All the configuration we need for celery, for example when using worker and/or beat, is set in the django settings file. Note that by default we use the BROKER_URL variable, not CELERY_BROKER_URL. The same is true with the broker transport options; we use BROKER_TRANSPORT_OPTIONS, not CELERY_BROKER_TRANSPORT_OPTIONS. You can actually add the CELERY_ prefix in your django settings by adding the following:

app.config_from_object('django.conf:settings', namespace='CELERY')

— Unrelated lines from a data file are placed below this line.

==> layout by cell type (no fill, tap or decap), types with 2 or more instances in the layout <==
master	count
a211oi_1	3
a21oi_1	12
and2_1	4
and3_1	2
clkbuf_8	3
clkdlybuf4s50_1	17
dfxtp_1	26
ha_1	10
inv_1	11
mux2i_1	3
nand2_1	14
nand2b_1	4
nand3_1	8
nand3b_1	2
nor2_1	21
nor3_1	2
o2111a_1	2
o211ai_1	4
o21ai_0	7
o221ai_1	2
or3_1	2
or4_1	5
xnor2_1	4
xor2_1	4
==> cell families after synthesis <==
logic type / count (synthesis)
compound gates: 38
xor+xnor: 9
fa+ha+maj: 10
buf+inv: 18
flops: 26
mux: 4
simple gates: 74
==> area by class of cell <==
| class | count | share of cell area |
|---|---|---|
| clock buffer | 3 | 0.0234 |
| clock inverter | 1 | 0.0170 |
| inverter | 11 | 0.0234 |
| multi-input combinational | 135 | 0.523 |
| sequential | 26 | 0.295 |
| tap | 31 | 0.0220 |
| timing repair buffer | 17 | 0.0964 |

See the official celery documentation here for more details regarding celery/django settings: https://docs.celeryproject.org/en/latest/history/whatsnew-4.0.html#latentcall-django-admonition

There are a few other things to note. The BROKER_TRANSPORT_OPTIONS and CELERY_RESULT_BACKEND_TRANSPORT_OPTIONS is where you set the name of the primary being monitored. In the redis-sentinel.conf this the value set in the ‘sentinel monitor’ line. It should look something like this:

sentinel monitor my_primary 127.0.0.1 6379 2

The next thing of note is the BROKER_URL and CELERY_RESULT_BACKEND values. Pay close attention to this syntax. These values need to include all sentinel nodes, the redis password, the sentinel port, and the redis database being used. The password used is the redis password (as set in the redis.conf) NOT the redis-sentinel password (as would be set in redis-sentinel.conf). Also note the colon set before each password. Here’s an example:

sentinel://:my_redis_password@host1:26379/2;sentinel://:my_redis_password@host2:26379/2;sentinel://:my_redis_password@host3:26379/2

Here’s what the complete celery section of our django settings.py file will look like:

# celery settings
BROKER_URL = 'sentinel://:my_redis_password@host1:26379/2;sentinel://:my_redis_password@host2:26379/2;sentinel://:my_redis_password@host3:26379/2'
BROKER_TRANSPORT_OPTIONS = {'master_name': 'my_primary'}
CELERY_RESULT_BACKEND = 'sentinel://:my_redis_password@host1:26379/2;sentinel://:my_redis_password@host2:26379/2;sentinel://:my_redis_password@host3:26379/2'
CELERY_RESULT_BACKEND_TRANSPORT_OPTIONS = {'master_name': 'my_primary'}
CELERYBEAT_SCHEDULER = 'django_celery_beat.schedulers:DatabaseScheduler'
CELERY_ACCEPT_CONTENT = ['application/json']
CELERY_TASK_SERIALIZER = 'json'
CELERY_RESULT_SERIALIZER = 'json'
CELERY_TASK_RESULT_EXPIRES = 60 * 60
BROKER_CONNECTION_TIMEOUT = 30
CELERY_EVENT_QUEUE_EXPIRES = 60
CELERYD_POOL_RESTARTS = True
BROKER_HEARTBEAT = None
BROKER_POOL_LIMIT = 0

A celery worker can be started with the following:

celery worker -A my_django_project

An instance of celery beat can be started with the following:

celery beat -A my_django_project

Hopefully this helps get you going with django, celery, and redis sentinel.